** Data for this exercise follows **

--- src/rtl/pxb_cfg_regs.sv ---
module pxb_cfg_regs
  import pxb_pkg::*;
#(
  parameter int NUM_PIN_IN = 6,
  parameter int NUM_PINS   = 8,
  parameter int ADDR_W     = 3,
  parameter int OUT_BASE   = 3,
  parameter int ALT_ADDR   = 7
) (
  input  logic              clk,
  input  logic              rst,
  input  logic              cfg_we,
  input  logic [ADDR_W-1:0] cfg_addr,
  input  logic [REG_W-1:0]  cfg_wdata,
  output logic [REG_W-1:0]  cfg_rdata,
  output sel_t              in_sel  [NUM_PIN_IN],
  output sel_t              out_sel [NUM_PINS],
  output logic              alt_en
);

  for (genvar f = 0; f < NUM_PIN_IN; f++) begin : g_in
    localparam int LSB = (f % 2) * HI_LSB;
    always_ff @(posedge clk) begin
      if (rst) in_sel[f] <= '0;
      else if (cfg_we && cfg_addr == ADDR_W'(f / 2)) in_sel[f] <= cfg_wdata[LSB +: SEL_W];
    end

    r1_in_write_chk: assert property (@(posedge clk) disable iff (rst)
      cfg_we && cfg_addr == ADDR_W'(f / 2) |=> in_sel[f] == $past(cfg_wdata[LSB +: SEL_W]));

    r2_in_reset_chk: assert property (@(posedge clk) disable iff (rst)
      $past(rst) |-> in_sel[f] == '0);
  end

  for (genvar f = 0; f < NUM_PINS; f++) begin : g_out
    localparam int LSB = (f % 2) * HI_LSB;
    always_ff @(posedge clk) begin
      if (rst) out_sel[f] <= '0;
      else if (cfg_we && cfg_addr == ADDR_W'(OUT_BASE + f / 2)) out_sel[f] <= cfg_wdata[LSB +: SEL_W];
    end

    r2_out_reset_chk: assert property (@(posedge clk) disable iff (rst)
      $past(rst) |-> out_sel[f] == '0);
  end

  always_ff @(posedge clk) begin
    if (rst) alt_en <= 1'b0;
    else if (cfg_we && cfg_addr == ADDR_W'(ALT_ADDR)) alt_en <= cfg_wdata[0];
  end

  always_comb begin
    cfg_rdata = '0;
    for (int f = 0; f < NUM_PIN_IN; f++)
      if (cfg_addr == ADDR_W'(f / 2)) cfg_rdata[(f % 2) * HI_LSB +: SEL_W] = in_sel[f];
    for (int f = 0; f < NUM_PINS; f++)
      if (cfg_addr == ADDR_W'(OUT_BASE + f / 2)) cfg_rdata[(f % 2) * HI_LSB +: SEL_W] = out_sel[f];
    if (cfg_addr == ADDR_W'(ALT_ADDR)) cfg_rdata[0] = alt_en;
  end

endmodule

** End of Data for this exercise **

Exercise objective: The response should repeat the whole listing exactly.

Expected answer:
--- src/rtl/pxb_cfg_regs.sv ---
module pxb_cfg_regs
  import pxb_pkg::*;
#(
  parameter int NUM_PIN_IN = 6,
  parameter int NUM_PINS   = 8,
  parameter int ADDR_W     = 3,
  parameter int OUT_BASE   = 3,
  parameter int ALT_ADDR   = 7
) (
  input  logic              clk,
  input  logic              rst,
  input  logic              cfg_we,
  input  logic [ADDR_W-1:0] cfg_addr,
  input  logic [REG_W-1:0]  cfg_wdata,
  output logic [REG_W-1:0]  cfg_rdata,
  output sel_t              in_sel  [NUM_PIN_IN],
  output sel_t              out_sel [NUM_PINS],
  output logic              alt_en
);

  for (genvar f = 0; f < NUM_PIN_IN; f++) begin : g_in
    localparam int LSB = (f % 2) * HI_LSB;
    always_ff @(posedge clk) begin
      if (rst) in_sel[f] <= '0;
      else if (cfg_we && cfg_addr == ADDR_W'(f / 2)) in_sel[f] <= cfg_wdata[LSB +: SEL_W];
    end

    r1_in_write_chk: assert property (@(posedge clk) disable iff (rst)
      cfg_we && cfg_addr == ADDR_W'(f / 2) |=> in_sel[f] == $past(cfg_wdata[LSB +: SEL_W]));

    r2_in_reset_chk: assert property (@(posedge clk) disable iff (rst)
      $past(rst) |-> in_sel[f] == '0);
  end

  for (genvar f = 0; f < NUM_PINS; f++) begin : g_out
    localparam int LSB = (f % 2) * HI_LSB;
    always_ff @(posedge clk) begin
      if (rst) out_sel[f] <= '0;
      else if (cfg_we && cfg_addr == ADDR_W'(OUT_BASE + f / 2)) out_sel[f] <= cfg_wdata[LSB +: SEL_W];
    end

    r2_out_reset_chk: assert property (@(posedge clk) disable iff (rst)
      $past(rst) |-> out_sel[f] == '0);
  end

  always_ff @(posedge clk) begin
    if (rst) alt_en <= 1'b0;
    else if (cfg_we && cfg_addr == ADDR_W'(ALT_ADDR)) alt_en <= cfg_wdata[0];
  end

  always_comb begin
    cfg_rdata = '0;
    for (int f = 0; f < NUM_PIN_IN; f++)
      if (cfg_addr == ADDR_W'(f / 2)) cfg_rdata[(f % 2) * HI_LSB +: SEL_W] = in_sel[f];
    for (int f = 0; f < NUM_PINS; f++)
      if (cfg_addr == ADDR_W'(OUT_BASE + f / 2)) cfg_rdata[(f % 2) * HI_LSB +: SEL_W] = out_sel[f];
    if (cfg_addr == ADDR_W'(ALT_ADDR)) cfg_rdata[0] = alt_en;
  end

endmodule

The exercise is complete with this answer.